_What needs to be done_
From the data below, copy out every line in which the word "buffers" occurs.
---------- Given entries ----------
This is an optimization exercise on Yosys and OpenROAD, whose aim is small area and a short achievable clock period, not a production implementation. In this exercise RTL edits were held to simulation tests only and were not proved equivalent to the original.

==> flow/design.v <==
`timescale 1ns/100ps
module priority_encoder(
			input [24:0] significand,
			input [7:0] Exponent_a,
			output reg [24:0] Significand,
			output [7:0] Exponent_sub
			);
reg [4:0] shift;
always @(significand)
begin
	casex (significand)
		25'b1_1xxx_xxxx_xxxx_xxxx_xxxx_xxxx :	begin
													Significand = significand;
									 				shift = 5'd0;
								 			  	end
		25'b1_01xx_xxxx_xxxx_xxxx_xxxx_xxxx : 	begin						
										 			Significand = significand << 1;
									 				shift = 5'd1;
								 			  	end
		25'b1_001x_xxxx_xxxx_xxxx_xxxx_xxxx : 	begin						
										 			Significand = significand << 2;
									 				shift = 5'd2;
								 				end
		25'b1_0001_xxxx_xxxx_xxxx_xxxx_xxxx : 	begin 							
													Significand = significand << 3;
								 	 				shift = 5'd3;
								 				end
		25'b1_0000_1xxx_xxxx_xxxx_xxxx_xxxx : 	begin						
									 				Significand = significand << 4;
								 	 				shift = 5'd4;
								 				end
		25'b1_0000_01xx_xxxx_xxxx_xxxx_xxxx : 	begin						
									 				Significand = significand << 5;
								 	 				shift = 5'd5;
								 				end
		25'b1_0000_001x_xxxx_xxxx_xxxx_xxxx : 	begin						 
									 				Significand = significand << 6;
								 	 				shift = 5'd6;
								 				end
		25'b1_0000_0001_xxxx_xxxx_xxxx_xxxx : 	begin						 
									 				Significand = significand << 7;
								 	 				shift = 5'd7;
								 				end
		25'b1_0000_0000_1xxx_xxxx_xxxx_xxxx : 	begin						 
									 				Significand = significand << 8;
								 	 				shift = 5'd8;
								 				end
		25'b1_0000_0000_01xx_xxxx_xxxx_xxxx : 	begin						 
									 				Significand = significand << 9;
								 	 				shift = 5'd9;
								 				end
		25'b1_0000_0000_001x_xxxx_xxxx_xxxx : 	begin						 
									 				Significand = significand << 10;
								 	 				shift = 5'd10;
								 				end
		25'b1_0000_0000_0001_xxxx_xxxx_xxxx : 	begin						 
									 				Significand = significand << 11;
								 	 				shift = 5'd11;
								 				end
		25'b1_0000_0000_0000_1xxx_xxxx_xxxx : 	begin						 
									 				Significand = significand << 12;
								 	 				shift = 5'd12;
								 				end
		25'b1_0000_0000_0000_01xx_xxxx_xxxx : 	begin						 
									 				Significand = significand << 13;
								 	 				shift = 5'd13;
								 				end
		25'b1_0000_0000_0000_001x_xxxx_xxxx : 	begin						 
									 				Significand = significand << 14;
								 	 				shift = 5'd14;
								 				end
		25'b1_0000_0000_0000_0001_xxxx_xxxx  : 	begin						 
									 				Significand = significand << 15;
								 	 				shift = 5'd15;
								 				end
		25'b1_0000_0000_0000_0000_1xxx_xxxx : 	begin						 
									 				Significand = significand << 16;
								 	 				shift = 5'd16;
								 				end
		25'b1_0000_0000_0000_0000_01xx_xxxx : 	begin						 
											 		Significand = significand << 17;
										 	 		shift = 5'd17;
												end
		25'b1_0000_0000_0000_0000_001x_xxxx : 	begin						 
									 				Significand = significand << 18;
								 	 				shift = 5'd18;
								 				end
		25'b1_0000_0000_0000_0000_0001_xxxx : 	begin						 
									 				Significand = significand << 19;
								 	 				shift = 5'd19;
												end
		25'b1_0000_0000_0000_0000_0000_1xxx :	begin						 
									 				Significand = significand << 20;
								 					shift = 5'd20;
								 				end
		25'b1_0000_0000_0000_0000_0000_01xx : 	begin						 
									 				Significand = significand << 21;
								 	 				shift = 5'd21;
								 				end
		25'b1_0000_0000_0000_0000_0000_001x : 	begin						 
									 				Significand = significand << 22;
								 	 				shift = 5'd22;
								 				end
		25'b1_0000_0000_0000_0000_0000_0001 : 	begin						 
									 				Significand = significand << 23;
								 	 				shift = 5'd23;
								 				end
		25'b1_0000_0000_0000_0000_0000_0000 : 	begin						 
								 					Significand = significand << 24;
							 	 					shift = 5'd24;
								 				end
		default : 	begin
						Significand = (~significand) + 1'b1;
						shift = 8'd0;
					end
	endcase
end
assign Exponent_sub = Exponent_a - shift;
endmodule
Background: an optimization exercise with open tools, aiming at small area, a short achievable clock period and few clock cycles per item. Do not read the settings as production practice.
Function was checked by simulation only, so behaviour that the tests miss may differ from the original.
Power is estimated from default activity; no workload was simulated.

==> flow/design.v <==
module ysyx_22040228divider (
    input        wire                                       clk               ,
    input        wire                                       rst               ,
    input        wire    [63:0]                             diviser           ,
    input        wire    [63:0]                             dividend          ,
    input        wire    [7 :0]                             inst_opcode       ,
    input        wire                                       div_ready         ,
    output       wire    [63:0]                             div_rem_data      ,
    output       wire                                       div_finish
);
localparam [2:0] S_IDLE = 3'd0,
                 S_PREP = 3'd1,
                 S_CHK  = 3'd2,
                 S_RUN  = 3'd3,
                 S_FIX1 = 3'd4,
                 S_FIX2 = 3'd5,
                 S_DONE = 3'd6;
reg     [2:0]    st       ;
reg              finish   ;
reg     [63:0]   R        ;    
reg     [71:0]   D        ;    
reg     [63:0]   Q        ;    
reg     [6:0]    t        ;    
reg              ci       ;    
reg              dh       ;    
reg              aln      ;    
reg              wrd      ;    
reg              rem      ;    
reg              aneg     ;    
reg              bneg     ;    
reg              nfin     ;    
wire op_div   = (inst_opcode == 8'b10000110  );
wire op_divw  = (inst_opcode == 8'b01010001 );
wire op_divuw = (inst_opcode == 8'b00100101);
wire op_rem   = (inst_opcode == 8'b11000001  );
wire op_remu  = (inst_opcode == 8'b10000101 );
wire op_remw  = (inst_opcode == 8'b00010011 );
wire op_remuw = (inst_opcode == 8'b01000011);
wire i_sgn  = op_div | op_divw | op_rem | op_remw ;
wire i_wrd  = op_divw | op_divuw | op_remw | op_remuw ;
wire i_rem  = op_rem | op_remu | op_remw | op_remuw ;
wire i_aneg = i_sgn & (i_wrd ? dividend[31] : dividend[63]) ;
wire i_bneg = i_sgn & (i_wrd ? diviser[31]  : diviser[63] ) ;
wire [63:0] a_mag = {(i_wrd ? 32'b0 : (dividend[63:32] ^ {32{i_aneg}})), dividend[31:0] ^ {32{i_aneg}}} ;
wire [63:0] b_mag = {(i_wrd ? 32'b0 : (diviser[63:32]  ^ {32{i_bneg}})), diviser[31:0]  ^ {32{i_bneg}}} ;
reg [63:0] H ;
reg [63:0] hl ;
integer k, l ;
always @(*) begin
    H = R ;
    for (l = 0; l < 6; l = l + 1) begin
        hl = H ;
        for (k = 0; k < 64; k = k + 1)
            if (((k >> l) & 1) == 0)
                H[k] = hl[k] | hl[(k | (1 << l)) & ~((1 << l) - 1)] ;
    end
end
wire d_hi   = dh ;                                        
wire len_ge = d_hi | (|(D[63:0] & ~{1'b0, H[63:1]})) ;    
wire len_g2 = (|D[71:65]) | (|(D[64:1] & ~H)) ;           
wire d_zero = ~(|D[63:0]) & ~bneg ;                       
wire [63:0] sub_b = ~D[63:0] ;
reg  [63:0] ag, ap, cg, cp, cgl, cpl ;
integer m, n ;
always @(*) begin
    ag = R & sub_b ;
    ap = R ^ sub_b ;
    cg = ag ;
    cp = ap ;
    for (n = 0; n < 6; n = n + 1) begin
        cgl = cg ;
        cpl = cp ;
        for (m = 0; m < 64; m = m + 1)
            if (((m >> n) & 1) == 1) begin
                cg[m] = cgl[m] | (cpl[m] & cgl[((m >> n) << n) - 1]) ;
                cp[m] = cpl[m] & cpl[((m >> n) << n) - 1] ;
            end
    end
end
wire [64:0] cy  = {cg | (cp & {64{ci}}), ci} ;    
wire [64:0] sub = {cy[64], ap ^ cy[63:0]} ;
wire        ge  = sub[64] & ~d_hi ;
wire idle   = (st == S_IDLE) ;
wire prep   = (st == S_PREP) ;
wire quick  = d_zero ;
wire chk_q  = (st == S_CHK) & quick ;
wire run    = (st == S_RUN) | ((st == S_CHK) & ~quick) ;
wire shift8 = run & aln & H[0] & ~len_ge ;                  
wire skip2  = run & ~shift8 & (t[6:1] != 6'd0) & len_g2 ;  
wire step1  = run & ~shift8 & ~skip2 ;
wire iter   = step1 | skip2 ;
wire last   = step1 & (t == 7'd0) ;                         
wire fin    = chk_q | (iter & last) ;                       
wire q_zero = ~(|Q[62:0]) & ~ge ;                          
wire tofix  = chk_q ? (rem ? aneg : 1'b1) : (nfin & (rem | ~q_zero)) ;    
wire [6:0] t_p8 = t + 7'd8 ;
wire [6:0] t_m1 = t - 7'd1 ;
wire [6:0] t_m2 = t - 7'd2 ;
wire [63:0] q_last = {Q[62:0], ge & ~chk_q} | {63'b0, chk_q & d_zero} ;
wire [63:0] q_next = (skip2 | chk_q) ? {Q[61:0], 1'b0, chk_q & d_zero} : {Q[62:0], ge} ;
wire        fin_q   = fin & ~rem ;                          
wire        sel_sub = prep | (st == S_FIX2) | (run & ~fin_q) ;
wire        r_en    = idle | prep | (st == S_FIX1) | (st == S_FIX2) | fin_q | (ge & run & ~shift8) ;
wire [63:0] r_d     = sel_sub ? sub[63:0] : (idle ? a_mag : (fin_q ? q_last : 64'b0)) ;
always @(posedge clk) begin
    if (idle | prep | (st == S_FIX1))
        dh <= 1'b0 ;
    else if (shift8)
        dh <= |D[63:56] ;
    else if (skip2)
        dh <= |D[71:66] ;
    else
        dh <= |D[71:65] ;
    if (idle | prep)
        D <= {8'b0, b_mag | {64{idle & i_aneg}}} ;
    else if (st == S_FIX1)
        D <= {8'b0, R} ;
    else if (shift8)
        D <= {D[63:0], {8{bneg}}} ;
    else if (skip2)
        D <= {2'b0, D[71:2]} ;
    else
        D <= {1'b0, D[71:1]} ;
    Q <= iter ? q_next : 64'b0 ;
    if (idle)
        t <= 7'd0 ;
    else if (shift8)
        t <= t_p8 ;
    else if (skip2)
        t <= t_m2 ;
    else if (step1)
        t <= t_m1 ;
    if (idle)
        ci <= i_aneg | ~i_bneg ;
    else if (prep)
        ci <= ~bneg ;
    else if (st == S_FIX1)
        ci <= 1'b1 ;
    if (idle) begin
        aln  <= 1'b1 ;
        wrd  <= i_wrd ;
        rem  <= i_rem ;
        aneg <= i_aneg ;
        bneg <= i_bneg ;
        nfin <= i_rem ? i_aneg : (i_aneg ^ i_bneg) ;
    end
    else if (iter)
        aln <= 1'b0 ;
    if (r_en)
        R <= r_d ;
end
always @(posedge clk) begin
    if (rst == 1'b1) begin
        st     <= S_IDLE ;
        finish <= 1'b0 ;
    end
    else begin
        case (st)
            S_IDLE : begin
                finish <= 1'b0 ;
                if (div_ready)
                    st <= i_aneg ? S_PREP : S_CHK ;
            end
            S_PREP :
                st <= S_CHK ;
            S_FIX1 :
                st <= S_FIX2 ;
            S_FIX2 : begin
                st     <= S_DONE ;
                finish <= 1'b1 ;
            end
            S_DONE : begin
                st     <= S_IDLE ;
                finish <= 1'b0 ;
            end
            default : begin    
                if (fin) begin
                    st     <= tofix ? S_FIX1 : S_DONE ;
                    finish <= ~tofix ;
                end
                else
                    st <= S_RUN ;
            end
        endcase
    end
end
assign div_finish   = finish ;
assign div_rem_data = wrd ? {{32{R[31]}}, R[31:0]} : R ;
endmodule
Source: an optimization exercise on an open RTL-to-GDS flow (aim: small area, a short achievable clock period and few clock cycles). Production flows keep margins and buffers that such runs may drop. Where RTL was checked, it was by simulation tests only, not by an equivalence proof against the original. Power figures rest on the tool's default switching activity, not on a simulated workload.

## mips_core
module mips_core(
    input         clk,
    input         rst_n,
    output [31:0] imem_addr,
    input  [31:0] imem_data,
    output [31:0] dmem_addr,
    output [31:0] dmem_wdata,
    output        dmem_we,
    input  [31:0] dmem_rdata
);
Size: roughly 1400 flip-flops, roughly 160 I/O pins, roughly 0.082 mm^2 of cells after synthesis.
clock: 19.0 ns
lec_check: 0
cap_margin: 20
core_margin: 2
core_utilization: 45
slew_margin: 20
tns_end_percent: 20
standard.sh (not shown) runs the stock make flow with config.mk's settings and CLKGATE_MAP_FILE= SYNTH_SCRIPT=/design/flow/synth_recipe.tcl, a recipe that flattens the netlist after the stock synthesis.
==> flow/flow/run.sh <==
#!/bin/bash
set -euo pipefail
MARGIN=$(cat flow/margin.txt)
bash standard.sh SETUP_SLACK_MARGIN="$MARGIN" finish > make_finish.log 2>&1
==> flow/flow/margin.txt <==
13.8
Rerun with:
Settings changed: TNS_END_PERCENT 20 to default.
Effect: Sequential share of layout area barely changes. Total power came out lower by 1.4%. Utilization is about the same. Die area is unchanged. Count of clock-buffer cells in the layout shrinks by 20.
Rerun with:
Settings changed: CTS_CLUSTER_DIAMETER from default to 120, CTS_CLUSTER_SIZE from default to 24.
Outcome:
- The new run completed without violations
- synthesized cell count is unchanged
- wire length falls slightly
- sequential share of layout area increases by 0.96 points
- clock power fell by well over a third
No run of this note included a check of the RTL's function; only the layout flow was run.

---

## indigo
Another version of the RTL of mips_core (not shown whole).
Size in the first run: ~1,300 flip-flops, ~0.070 sq mm of cells after synthesis.
Settings: LEC_CHECK=0, CAP_MARGIN=20, CORE_MARGIN=2, CORE_UTILIZATION=40, CTS_CLUSTER_DIAMETER=110, CTS_CLUSTER_SIZE=22, SLEW_MARGIN=20; clock period 19.0 ns.
==> flow/flow/margin.txt <==
13.85
Scripts as last shown in full above: flow/flow/run.sh
Testbench counts of indigo, summed over its fixed seeds: cycles 103,356.
#### Input delta (willow over indigo)
- CORE_UTILIZATION now 45, was 40
==> flow/flow/margin.txt <==
13.75
Notes after the runs:
Diff indigo -> willow: total power after layout has decreased; ratio of cells with drive above 1 in the final layout has decreased.
As far as final-report max-slew violation count goes, willow and indigo are indistinguishable; the numbers are identical.
Of the two values seen for timing startpoint of the critical path, sel_b[9] was produced by indigo and sel_a[19] by willow.
The run showing the greater part of the total power dissipated in combinational logic is indigo.
[compare] base=indigo new=willow: compound-cell area share of the yosys netlist closely matched the old numbers, total length of routed wires rose 1.9%, detail-routed via count per cell rose 3.6%, worst path setup slack after routing fell by 0.13 ns.
Compared with indigo, willow shows a die area that is about 11% lower.
diff inputs: willow => juniper
- swapping 45 for 40 in CORE_UTILIZATION
==> notes.md <==
- Looking at the reports, juniper completed the entire flow and the layout it produced met the timing, design-rule and antenna checks.
- Timing startpoint of the critical path: sel_a[19] -> willow, sel_a[15] -> juniper
- Summary — effective utilization at floorplan, juniper relative to willow: lower, by 4.8 points.
- Lower core utilization among juniper and willow: juniper
- Amount of wire on met3 after detailed routing: juniper vs willow down 7000 microns
- The run showing the smaller number of buffers created by CTS is juniper.
- Die: juniper bigger than willow
- Diff willow..juniper | sequential area share after synthesis | unchanged
- HPWL after detailed placement down about 2.6% in juniper wrt willow

---

Another version of the RTL of mips_core (not shown whole).
For scale: ~6,900 cells after synthesis, ~160 I/O pins, about 74,000 µm² of cells after synthesis.
Design mips_core, start of the top module:
module mips_core(
    input         clk,
    input         rst_n,
    output [31:0] imem_addr,
    input  [31:0] imem_data,
    output [31:0] dmem_addr,
    output [31:0] dmem_wdata,
    output        dmem_we,
    input  [31:0] dmem_rdata
);
Settings: LEC_CHECK=0, CAP_MARGIN=20, CORE_MARGIN=2, CORE_UTILIZATION=45, CTS_CLUSTER_DIAMETER=110, CTS_CLUSTER_SIZE=22, SLEW_MARGIN=20; clock period 19.0 ns.
==> flow/flow/margin.txt <==
13.85
Scripts as last shown in full above: flow/flow/run.sh
The starting point completed with no timing, DRC or antenna violations.
Testbench counts at the start, summed over its fixed seeds: cycles 103,356.
Then changed:
==> flow/flow/margin.txt (replaced) <==
13.75
--- a/flow/config.mk
+++ b/flow/config.mk
@@ -9,5 +9,3 @@
 export CORE_MARGIN = 2
 export CORE_UTILIZATION = 45
-export CTS_CLUSTER_DIAMETER = 110
-export CTS_CLUSTER_SIZE = 22
 export SLEW_MARGIN = 20
The new run completed with no timing, DRC or antenna violations.
Register-to-register slack is worse by 0.09 ns.
Final cell count went up slightly.
Utilization rose by 1.2 points.
Then changed:
==> flow/flow/run.sh (replaced) <==
#!/bin/bash
set -euo pipefail
MARGIN=$(cat flow/margin.txt)
CTS=$(cat flow/cts_args.txt)
bash standard.sh SETUP_SLACK_MARGIN="$MARGIN" "CTS_ARGS=$CTS" finish > make_finish.log 2>&1
==> flow/flow/cts_args.txt (new file) <==
-sink_clustering_enable -repair_clock_nets -sink_clustering_size 22 -sink_clustering_max_diameter 110 -dont_use_dummy_load
Cell count came out lower by 2.0%.
Combinational power is about the same.
Die area does not change.
Final area drops by 3.7%.

==> re-timing with driven ports <==
In the flow no input, the clock included, has a driving cell. The finished layouts below were timed again as built, in two steps. Step 1 (the two cells are an assumption about what drives the block):
set clk [get_ports {clk}]
set_driving_cell -lib_cell sky130_fd_sc_hd__clkbuf_16 $clk
set_driving_cell -lib_cell sky130_fd_sc_hd__buf_2 [delete_from_list [all_inputs] $clk]
Step 2 also shifts input and output timing later by t, the mid clock arrival at the registers, as if the neighbouring blocks saw the same clock. a / b / c = no drivers / after step 1 / after step 2; a / b = the first two.
| run | t (ns) | slack for setup (ns) | worst setup path after step 2 | worst register clock-pin slew, ns | worst slew at a driven data input, ns |
|---|---|---|---|---|---|
| the first run of note 1 | 0.894 | 13.689 / 13.637 / 12.743 | input to register | 0.08 / 0.08 | 0.23 |
| the second run of note 1 | 0.899 | 13.796 / 13.688 / 12.789 | input to register | 0.09 / 0.09 | 0.26 |
| the third run of note 1 | 0.796 | 13.748 / 13.591 / 12.795 | input to register | 0.12 / 0.12 | 0.33 |
| indigo | 0.815 | 13.626 / 13.626 / 12.920 | input to register | 0.10 / 0.10 | 0.08 |
| willow | 0.806 | 13.498 / 13.498 / 12.836 | input to register | 0.11 / 0.11 | 0.09 |
| juniper | 0.805 | 13.635 / 13.586 / 12.935 | input to register | 0.10 / 0.10 | 0.09 |
| the first run of note 3 | 0.838 | 13.715 / 13.715 / 12.985 | input to register | 0.11 / 0.11 | 0.08 |
| the second run of note 3 | 0.895 | 13.624 / 13.624 / 12.950 | input to register | 0.07 / 0.07 | 0.09 |
| the third run of note 3 | 0.789 | 13.551 / 13.551 / 12.875 | input to register | 0.10 / 0.10 | 0.09 |
After both steps setup and hold are still met in every run listed. The setup slack of the second run of note 1, which loses most, moves by -0.108 ns with the drivers and by -1.007 ns with both steps.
----------
_Written solution_
Source: an optimization exercise on an open RTL-to-GDS flow (aim: small area, a short achievable clock period and few clock cycles). Production flows keep margins and buffers that such runs may drop. Where RTL was checked, it was by simulation tests only, not by an equivalence proof against the original. Power figures rest on the tool's default switching activity, not on a simulated workload.
- The run showing the smaller number of buffers created by CTS is juniper.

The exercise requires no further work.